JIM RISWOLD
BEVACIZUMAB
2013 color digital print
33-1/2 x 33-1/2 inches, Edition of 10, $750.
24 x 24 inches, Edition of 10, $500.
Napoleone Ferrara invented Bevacizumab with the help of a cow.
In 1989, he found that something in the bovine pituitary gland caused blood
vessel cells to grow quicker than normal. He went on to isolate the gene and,
like any good scientist, called it something nobody could pronounce: vascular
endothelial growth factor or VEGF for short.
It led to an idea for a cancer drug based on a theory by Harvard’s Judah
Folkman that had been floating around the cancer world since 1971, namely
that since tumors need their own blood vessels to receive nourishment, choking
those vessels could, in essence, starve tumors to death.
Ferrara reasoned that if he could block VEGF, then cancer cells would not be
able to grow.

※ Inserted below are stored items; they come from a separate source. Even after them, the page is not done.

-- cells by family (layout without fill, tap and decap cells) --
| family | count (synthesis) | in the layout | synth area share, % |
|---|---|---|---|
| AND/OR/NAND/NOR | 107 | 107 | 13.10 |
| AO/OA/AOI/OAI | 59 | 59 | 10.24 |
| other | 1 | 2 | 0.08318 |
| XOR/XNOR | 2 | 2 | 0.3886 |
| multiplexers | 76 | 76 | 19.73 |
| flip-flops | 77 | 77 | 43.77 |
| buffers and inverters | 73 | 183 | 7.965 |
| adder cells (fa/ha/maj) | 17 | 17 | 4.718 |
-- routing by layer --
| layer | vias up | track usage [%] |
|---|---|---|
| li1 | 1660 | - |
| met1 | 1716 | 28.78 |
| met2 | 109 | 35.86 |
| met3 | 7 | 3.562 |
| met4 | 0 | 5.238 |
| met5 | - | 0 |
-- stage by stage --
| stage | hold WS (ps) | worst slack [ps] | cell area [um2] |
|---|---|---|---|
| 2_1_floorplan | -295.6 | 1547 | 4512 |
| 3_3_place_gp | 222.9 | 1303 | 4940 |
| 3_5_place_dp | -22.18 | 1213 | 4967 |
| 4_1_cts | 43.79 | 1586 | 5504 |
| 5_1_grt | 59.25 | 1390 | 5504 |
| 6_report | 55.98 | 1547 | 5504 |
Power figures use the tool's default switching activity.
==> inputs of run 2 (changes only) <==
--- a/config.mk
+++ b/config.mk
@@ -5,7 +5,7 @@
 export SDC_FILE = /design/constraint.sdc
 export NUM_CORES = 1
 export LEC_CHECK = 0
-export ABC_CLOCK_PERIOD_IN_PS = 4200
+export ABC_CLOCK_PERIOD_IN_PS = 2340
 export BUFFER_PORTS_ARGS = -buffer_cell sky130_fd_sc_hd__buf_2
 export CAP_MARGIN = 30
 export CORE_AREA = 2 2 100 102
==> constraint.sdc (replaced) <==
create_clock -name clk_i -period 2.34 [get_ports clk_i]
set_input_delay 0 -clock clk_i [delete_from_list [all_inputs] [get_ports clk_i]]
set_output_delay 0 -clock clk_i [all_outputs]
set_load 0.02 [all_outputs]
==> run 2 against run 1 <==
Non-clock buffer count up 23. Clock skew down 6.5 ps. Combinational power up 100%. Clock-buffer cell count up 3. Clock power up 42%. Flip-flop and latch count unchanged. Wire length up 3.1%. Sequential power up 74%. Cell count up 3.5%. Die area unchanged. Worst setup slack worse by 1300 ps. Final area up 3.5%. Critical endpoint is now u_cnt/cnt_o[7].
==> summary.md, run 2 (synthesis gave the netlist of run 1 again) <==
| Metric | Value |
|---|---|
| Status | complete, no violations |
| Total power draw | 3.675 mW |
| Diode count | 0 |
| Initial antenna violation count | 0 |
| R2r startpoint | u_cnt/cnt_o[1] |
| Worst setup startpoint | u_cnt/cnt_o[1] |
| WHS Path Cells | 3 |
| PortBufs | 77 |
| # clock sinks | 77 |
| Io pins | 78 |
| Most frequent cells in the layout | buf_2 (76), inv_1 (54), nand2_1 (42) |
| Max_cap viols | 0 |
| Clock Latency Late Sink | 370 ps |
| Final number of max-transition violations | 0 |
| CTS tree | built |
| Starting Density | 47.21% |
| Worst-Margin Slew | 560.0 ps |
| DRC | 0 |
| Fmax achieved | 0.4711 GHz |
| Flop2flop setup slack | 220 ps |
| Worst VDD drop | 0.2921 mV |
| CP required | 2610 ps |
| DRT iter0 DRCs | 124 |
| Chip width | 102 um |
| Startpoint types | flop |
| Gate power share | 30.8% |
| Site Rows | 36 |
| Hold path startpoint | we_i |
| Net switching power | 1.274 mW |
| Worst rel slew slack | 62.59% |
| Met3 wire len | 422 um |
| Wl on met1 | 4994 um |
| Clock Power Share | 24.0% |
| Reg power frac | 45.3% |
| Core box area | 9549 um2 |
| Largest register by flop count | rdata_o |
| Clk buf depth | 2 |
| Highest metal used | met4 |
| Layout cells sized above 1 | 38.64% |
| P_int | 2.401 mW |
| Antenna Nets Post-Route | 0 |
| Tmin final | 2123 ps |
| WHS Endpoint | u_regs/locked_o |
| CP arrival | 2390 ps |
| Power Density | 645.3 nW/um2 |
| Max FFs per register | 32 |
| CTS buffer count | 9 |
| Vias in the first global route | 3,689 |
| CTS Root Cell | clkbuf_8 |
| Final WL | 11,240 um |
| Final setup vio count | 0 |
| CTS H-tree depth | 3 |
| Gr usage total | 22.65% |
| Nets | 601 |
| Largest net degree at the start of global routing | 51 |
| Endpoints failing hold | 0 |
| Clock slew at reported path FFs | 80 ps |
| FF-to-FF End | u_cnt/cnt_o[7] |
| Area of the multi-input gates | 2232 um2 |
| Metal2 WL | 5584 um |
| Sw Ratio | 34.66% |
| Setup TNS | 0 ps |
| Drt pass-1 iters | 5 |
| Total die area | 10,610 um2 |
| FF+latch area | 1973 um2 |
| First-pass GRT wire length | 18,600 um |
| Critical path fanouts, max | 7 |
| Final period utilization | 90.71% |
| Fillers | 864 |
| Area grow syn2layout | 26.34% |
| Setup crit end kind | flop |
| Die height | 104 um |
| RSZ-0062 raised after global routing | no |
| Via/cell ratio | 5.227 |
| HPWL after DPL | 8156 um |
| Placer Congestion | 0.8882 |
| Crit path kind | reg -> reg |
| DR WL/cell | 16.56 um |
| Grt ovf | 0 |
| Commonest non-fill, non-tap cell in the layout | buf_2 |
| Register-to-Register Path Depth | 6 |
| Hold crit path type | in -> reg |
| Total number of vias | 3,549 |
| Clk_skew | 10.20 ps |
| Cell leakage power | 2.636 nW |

So his colleagues at Genentech created a monoclonal antibody
that would bind to VEGF and stop it from doing its job.
In 2004, 15 years after Ferrara’s discovery, the FDA approved Bevacizumab
for combination use with standard chemotherapy for metastatic colon cancer.
A blockbuster was born.
It got a much catchier name: Avastin.
The cancer world, Genentech and Genentech shareholders thought they had a
miracle drug on their hands.
(Never mind the first trials of Bevacizumab to treat late-stage breast cancer
were complete failures and Genentech’s stock dropped 10% in one day.)
The word cure was bandied about. No less than Nobel laureate James Watson
proclaimed that it would lead to the cure of cancer within two years.
The FDA quickly approved it for the treatment of boatloads of other cancers:
non-small cell lung cancer in 2006, breast cancer in 2008, metastatic renal
cell cancer in July 2009 and recurrent glioblastoma multiforme in May 2009.
Genentech tested in trials for even more boatloads of cancers.
Avastin became the best-selling cancer drug in the world.
It also became one of the most expensive, costing up to $100,000 a year for
certain cancers.
But.
It hasn’t work as well as once hoped.
In 2011, after a lot of wrangling, the FDA went so far as to drop its approval of
Bevacizumab to treat breast cancer, because while it slowed tumor progression,
it did not prolong life or quality of life.
Recently, its efficacy in treating colon cancer and recurrent glioblastoma multiforme
has been questioned.
Instead of a cure, Bevacizumab has become a hope and an expensive prayer.